Part 2 signal transduction

Answer 15

30% cancers have Ras mutation

Mutation on codons 12, 13 or 61 can lead to inactive GTPase activity, leading to constant cell signalling and proliferation

Leads to tumour formation

Question 16

Transcription factors with oncogenes

Answer 16

Myc is a protein responsible for cell growth and division

Oncogenes overexpress Myc
Amplification - leads to 100s of copies of oncogene, cancer causing
Point mutation - Stabilizes Myc
Translocation increases gene expression leading to cancer e.g.
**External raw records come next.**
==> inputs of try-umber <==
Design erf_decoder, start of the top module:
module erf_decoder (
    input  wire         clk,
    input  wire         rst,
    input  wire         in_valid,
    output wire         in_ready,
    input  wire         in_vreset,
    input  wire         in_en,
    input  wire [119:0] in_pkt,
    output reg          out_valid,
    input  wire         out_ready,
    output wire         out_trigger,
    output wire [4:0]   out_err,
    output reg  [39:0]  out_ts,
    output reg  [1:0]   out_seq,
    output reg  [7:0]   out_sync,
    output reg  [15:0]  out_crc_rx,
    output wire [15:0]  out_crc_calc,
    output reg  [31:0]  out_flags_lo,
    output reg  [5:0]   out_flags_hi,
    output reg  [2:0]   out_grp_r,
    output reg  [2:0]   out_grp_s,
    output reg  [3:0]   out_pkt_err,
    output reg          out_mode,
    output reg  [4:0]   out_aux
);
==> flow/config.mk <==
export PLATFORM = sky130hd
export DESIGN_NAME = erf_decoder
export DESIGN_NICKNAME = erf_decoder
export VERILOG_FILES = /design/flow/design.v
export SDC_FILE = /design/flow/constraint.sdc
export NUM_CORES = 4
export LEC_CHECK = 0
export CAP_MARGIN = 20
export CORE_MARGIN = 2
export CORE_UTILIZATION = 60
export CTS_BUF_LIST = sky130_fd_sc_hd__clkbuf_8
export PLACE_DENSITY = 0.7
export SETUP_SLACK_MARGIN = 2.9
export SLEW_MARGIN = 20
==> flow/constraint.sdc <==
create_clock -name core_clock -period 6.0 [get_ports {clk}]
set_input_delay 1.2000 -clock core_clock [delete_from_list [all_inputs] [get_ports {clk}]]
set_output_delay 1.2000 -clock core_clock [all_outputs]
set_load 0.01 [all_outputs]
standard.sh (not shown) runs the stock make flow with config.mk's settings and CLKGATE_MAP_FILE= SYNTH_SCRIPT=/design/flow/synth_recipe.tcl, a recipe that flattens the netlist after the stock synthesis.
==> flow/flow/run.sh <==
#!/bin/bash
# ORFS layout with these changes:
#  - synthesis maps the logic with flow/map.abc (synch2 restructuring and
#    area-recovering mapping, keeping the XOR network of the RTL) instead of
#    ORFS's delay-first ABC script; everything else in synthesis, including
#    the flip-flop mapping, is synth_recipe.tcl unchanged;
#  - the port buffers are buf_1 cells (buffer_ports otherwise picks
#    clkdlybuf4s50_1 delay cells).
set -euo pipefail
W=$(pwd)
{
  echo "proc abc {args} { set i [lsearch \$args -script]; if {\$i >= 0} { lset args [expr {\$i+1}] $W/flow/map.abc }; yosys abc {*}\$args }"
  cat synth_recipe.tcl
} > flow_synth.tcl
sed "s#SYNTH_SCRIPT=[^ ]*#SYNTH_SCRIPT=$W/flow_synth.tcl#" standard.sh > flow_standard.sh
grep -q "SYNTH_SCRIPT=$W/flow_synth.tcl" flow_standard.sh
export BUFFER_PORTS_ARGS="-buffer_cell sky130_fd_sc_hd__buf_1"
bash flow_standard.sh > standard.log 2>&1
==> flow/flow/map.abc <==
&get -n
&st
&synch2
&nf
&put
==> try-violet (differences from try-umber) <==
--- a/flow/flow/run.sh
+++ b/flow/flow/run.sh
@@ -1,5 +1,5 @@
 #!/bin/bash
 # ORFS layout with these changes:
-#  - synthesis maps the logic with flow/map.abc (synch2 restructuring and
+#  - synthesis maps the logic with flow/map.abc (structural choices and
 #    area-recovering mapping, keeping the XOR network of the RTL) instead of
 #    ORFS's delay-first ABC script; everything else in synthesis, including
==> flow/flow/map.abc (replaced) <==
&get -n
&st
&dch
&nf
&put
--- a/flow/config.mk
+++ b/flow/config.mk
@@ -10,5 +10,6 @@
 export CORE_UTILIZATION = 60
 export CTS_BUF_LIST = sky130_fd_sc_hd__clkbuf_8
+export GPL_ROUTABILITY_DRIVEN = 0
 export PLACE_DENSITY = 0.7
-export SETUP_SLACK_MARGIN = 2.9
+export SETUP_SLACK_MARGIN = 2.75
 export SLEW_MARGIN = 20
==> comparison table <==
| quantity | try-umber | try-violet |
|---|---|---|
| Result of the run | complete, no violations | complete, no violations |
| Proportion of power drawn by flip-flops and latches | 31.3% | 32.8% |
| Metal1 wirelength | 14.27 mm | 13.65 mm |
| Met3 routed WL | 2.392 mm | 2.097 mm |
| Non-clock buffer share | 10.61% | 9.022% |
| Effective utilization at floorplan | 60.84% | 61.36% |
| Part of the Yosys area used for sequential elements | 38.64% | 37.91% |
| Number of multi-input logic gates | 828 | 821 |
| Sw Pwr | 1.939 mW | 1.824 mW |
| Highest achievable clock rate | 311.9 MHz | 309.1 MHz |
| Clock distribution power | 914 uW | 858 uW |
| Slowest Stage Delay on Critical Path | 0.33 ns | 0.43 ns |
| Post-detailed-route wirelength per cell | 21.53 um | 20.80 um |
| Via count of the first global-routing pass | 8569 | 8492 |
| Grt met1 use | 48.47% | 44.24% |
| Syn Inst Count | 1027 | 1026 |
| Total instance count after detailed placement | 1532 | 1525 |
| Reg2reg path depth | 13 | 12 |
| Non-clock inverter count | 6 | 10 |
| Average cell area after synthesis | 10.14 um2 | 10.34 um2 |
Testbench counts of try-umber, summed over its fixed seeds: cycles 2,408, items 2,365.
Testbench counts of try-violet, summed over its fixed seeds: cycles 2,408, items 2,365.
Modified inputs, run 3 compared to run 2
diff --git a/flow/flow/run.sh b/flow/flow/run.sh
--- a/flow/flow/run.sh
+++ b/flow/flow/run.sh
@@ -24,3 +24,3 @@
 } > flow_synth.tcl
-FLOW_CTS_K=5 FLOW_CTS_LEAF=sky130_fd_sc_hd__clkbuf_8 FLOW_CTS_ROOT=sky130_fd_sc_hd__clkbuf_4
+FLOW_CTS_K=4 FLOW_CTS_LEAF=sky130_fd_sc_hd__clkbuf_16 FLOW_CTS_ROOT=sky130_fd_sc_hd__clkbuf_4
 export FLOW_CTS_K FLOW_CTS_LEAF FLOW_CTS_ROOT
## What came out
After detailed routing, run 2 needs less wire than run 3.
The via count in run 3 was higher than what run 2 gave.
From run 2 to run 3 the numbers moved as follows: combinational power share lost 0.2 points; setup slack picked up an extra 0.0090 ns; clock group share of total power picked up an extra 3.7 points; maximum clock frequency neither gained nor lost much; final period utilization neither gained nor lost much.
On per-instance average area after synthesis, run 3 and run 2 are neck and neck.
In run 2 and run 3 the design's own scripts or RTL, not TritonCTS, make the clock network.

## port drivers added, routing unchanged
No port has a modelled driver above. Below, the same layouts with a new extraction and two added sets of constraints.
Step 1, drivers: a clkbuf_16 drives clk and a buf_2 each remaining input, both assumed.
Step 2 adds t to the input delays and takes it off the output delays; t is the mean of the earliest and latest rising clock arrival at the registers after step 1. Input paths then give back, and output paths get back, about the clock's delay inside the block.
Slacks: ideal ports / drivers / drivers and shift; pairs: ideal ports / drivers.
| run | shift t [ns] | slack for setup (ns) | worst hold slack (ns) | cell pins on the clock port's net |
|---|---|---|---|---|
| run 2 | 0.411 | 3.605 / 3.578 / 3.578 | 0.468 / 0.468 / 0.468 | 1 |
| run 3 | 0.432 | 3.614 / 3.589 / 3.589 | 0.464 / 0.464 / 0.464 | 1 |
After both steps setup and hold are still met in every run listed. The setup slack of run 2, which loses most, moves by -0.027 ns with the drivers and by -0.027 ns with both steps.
Background: an optimization exercise with open tools, aiming at small area, a short achievable clock period and few clock cycles per item. Do not read the settings as production practice.
Function was checked by simulation only, so behaviour that the tests miss may differ from the original.
No activity file was given, so power comes from the tool's default toggle rates.

Setup of job 3496:
## esp3_codec
module esp3_codec (
    input  wire        clk,
    input  wire        rst,
    input  wire        teach_en,
    input  wire [31:0] local_addr,
    input  wire        in_valid,
    input  wire [7:0]  in_data,
    output reg         in_ready,
    output reg         res_valid,
    input  wire        res_ready,
    output wire [1:0]  res_status,
    output reg  [1:0]  res_tag,
    output wire [7:0]  res_type,
    output wire [15:0] res_dlen,
    output wire [7:0]  res_olen,
    output wire [63:0] res_head,
    output wire [31:0] res_sender,
    output wire [7:0]  res_rstatus,
    output wire [31:0] res_dest,
    output reg         res_resp,
    output reg         tx_valid,
    input  wire        tx_ready,
    output reg  [7:0]  tx_data,
    output reg         tx_last
);
    localparam [2:0] S_HUNT = 3'd0,   
                     S_HDR  = 3'd1,   
                     S_HCRC = 3'd2,   
                     S_DATA = 3'd3,   
                     S_OPT  = 3'd4,   
                     S_DCRC = 3'd5;   
    function [7:0] crc8;
        input [7:0] c;
        input [7:0] b;
        integer k;
        reg [7:0] x;
        begin
            x = c ^ b;
            for (k = 0; k < 8; k = k + 1)
                x = x[7] ? ((x << 1) ^ 8'h07) : (x << 1);
            crc8 = x;
        end
    endfunction
    reg [2:0]  state;
    reg [15:0] dlen;
    reg [7:0]  olen;
    reg [7:0]  ptype;
    reg [7:0]  crc;
    reg [15:0] rem;       
    reg [3:0]  idx;       
    reg [63:0] head;      
    reg [39:0] win;       
    reg [31:0] dest;      
    reg        bad;
    reg [31:0] la;
    reg [31:0] tx_snd;
    reg        tx_ute;
    reg [4:0]  nx;        
    reg [7:0]  tx_crc;
    reg        tx_lag;    
    wire take    = in_valid && in_ready;
    wire tx_take = tx_valid && tx_ready;
    wire dlen_hi  = |dlen[15:3];                  
    wire [7:0] dgt;                               
    assign dgt[0] = dlen_hi || (dlen[2:0] != 3'd0);
    assign dgt[1] = dlen_hi || (dlen[2:0] > 3'd1);
    assign dgt[2] = dlen_hi || (dlen[2:0] > 3'd2);
    assign dgt[3] = dlen_hi || (dlen[2:0] > 3'd3);
    assign dgt[4] = dlen_hi || (dlen[2:0] > 3'd4);
    assign dgt[5] = dlen_hi || (dlen[2:0] > 3'd5);
    assign dgt[6] = dlen_hi || (dlen[2:0] > 3'd6);
  ...
Size: roughly 920 cells after synthesis, roughly 290 flip-flops, about 13000 sq um of cells after synthesis.
clock: 6.5 ns
lec_check: 0
cap_margin: 20
core_margin: 2
core_utilization: 40
setup_slack_margin: 4.2
slew_margin: 20
tns_end_percent: 5
buffer_ports_args: -buffer_cell sky130_fd_sc_hd__buf_1
cts_args: -sink_clustering_enable -repair_clock_nets -dont_use_dummy_load -buf_list sky130_fd_sc_hd__clkbuf_8 -sink_clustering_size 16 -sink_clustering_max_diameter 50
standard.sh (not shown) runs the stock make flow with config.mk's settings and CLKGATE_MAP_FILE= SYNTH_SCRIPT=/design/flow/synth_recipe.tcl, a recipe that flattens the netlist after the stock synthesis.
==> flow/flow/run.sh <==
#!/bin/bash
# The standard layout (the standard.sh, standard synthesis included)
# with two changes to how the layout is made:
#  - each port gets a sky130_fd_sc_hd__buf_1 buffer; the standard flow's
#    buffer_ports picks the clkdlybuf4s50_1 delay cell, which is larger and
#    slower;
#  - clock tree synthesis adds no dummy load cells and builds the tree
#    from clkbuf_8 cells, in clusters of at most 16 sinks.
# make's full output goes to standard.log; ORFS keeps each step's own log
# under orfs/logs/.
set -euo pipefail
cat >> config.mk <<'EOT'
export BUFFER_PORTS_ARGS = -buffer_cell sky130_fd_sc_hd__buf_1
export CTS_ARGS = -sink_clustering_enable -repair_clock_nets -dont_use_dummy_load -buf_list sky130_fd_sc_hd__clkbuf_8 -sink_clustering_size 16 -sink_clustering_max_diameter 50
EOT
bash standard.sh > standard.log 2>&1
Job 3496 finished all stages; the layout is clean.
Testbench counts of job 3496, summed over its fixed seeds: cycles 56,415, bytes 55,529.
Burkett’s lymphoma increases mutant B-cell proliferation

Question 17

Cyclin D and Cdk4

Answer 17

Cyclin D overexpression is initiated by CCND1
Found in 35% oesophageal cancers, 15% of breast and bladder cancer
50% in breast cancers
Mutation leads to unauthorized entry to S-phase from G1
CDK4 gene forms Cdk4 in G1 which is amplified in 12% gliomas, 11% sarcomas

Question 18

Restriction point mechanism

Answer 18

1. In G0 and G1, E2F is bound to and inhibited by Rb protein
2. To enter cell cycle, cyclin D associates with Cdk4 or Cdk6
3. Cdk then phosphorylates Rb protein releasing it from E2F
4. E2F is free to transcribe genes for G1/S transition

Question 19

What does overexpression of CCND1 or CDK4 lead to?

Answer 19

Unregulated phosphorylation of Rb protein

Question 20

What is apoptosis and what does it cause?

Answer 20

Programmed cell death which results in controlled cell suicide

-Cells shrink and condense
-Cytoskeleton collapses
-Nuclear envelope disassembles
-Nuclear chromatin condenses and breaks into fragments
- ‘Eat me’ signal - Cell engulfed by macropage

Question 21

Intrinsic vs extrinsic pathway

Answer 21

Intrinsic - Depends on release into cytosol of mitochondrial proteins usually found in intermembrane space
Extrinsic - Triggered by extracellular signal proteins binding to cell surface death receptors

Question 22

What is the intrinsic pathwayof apoptosis inhibited by?

Answer 22

Bcl2 proteins
Proto-oncogenes - Anti-apoptotic
Tumour-suppressor genes - Pro-apoptotic

Bax-Bax homodimer -> Apoptosis -> cells die

Bax-Bcl2 heterodimer -> Normal cell

Bcl2 overexpression -> Apoptosis blocked -> Cell immortalized

Question 23

How does MDM2 regulate TSG activity

Answer 23

1. MDM2 ubiquitinates lysines in p53 C-terminal domain
2. Any remaining p53 exported from nucleus
3. MDM2 and p53 phosphorylated
4. p53 accumulates
5. MDM2 found to amplify in 19/28 tumour types
6. MDM2 mutations prevent p53 accumulation

Question 24

What is hayflick limit

Answer 24

Normal cells cease to divide after 50-70 doublings

Question 25

What happens to telomerases after division

Answer 25

Get shorter

Question 26

What occurs with senescent behaviours

Answer 26

1. telomerases change shape
2. Shortening becomes critical and cells withdraw from cycle
3. Cancer cell immortalisation caused by increased gene expression of telomerases by oncogenic mutations

Question 27

What cancer types are there increased telomerase expression?

Answer 27

All major cancer types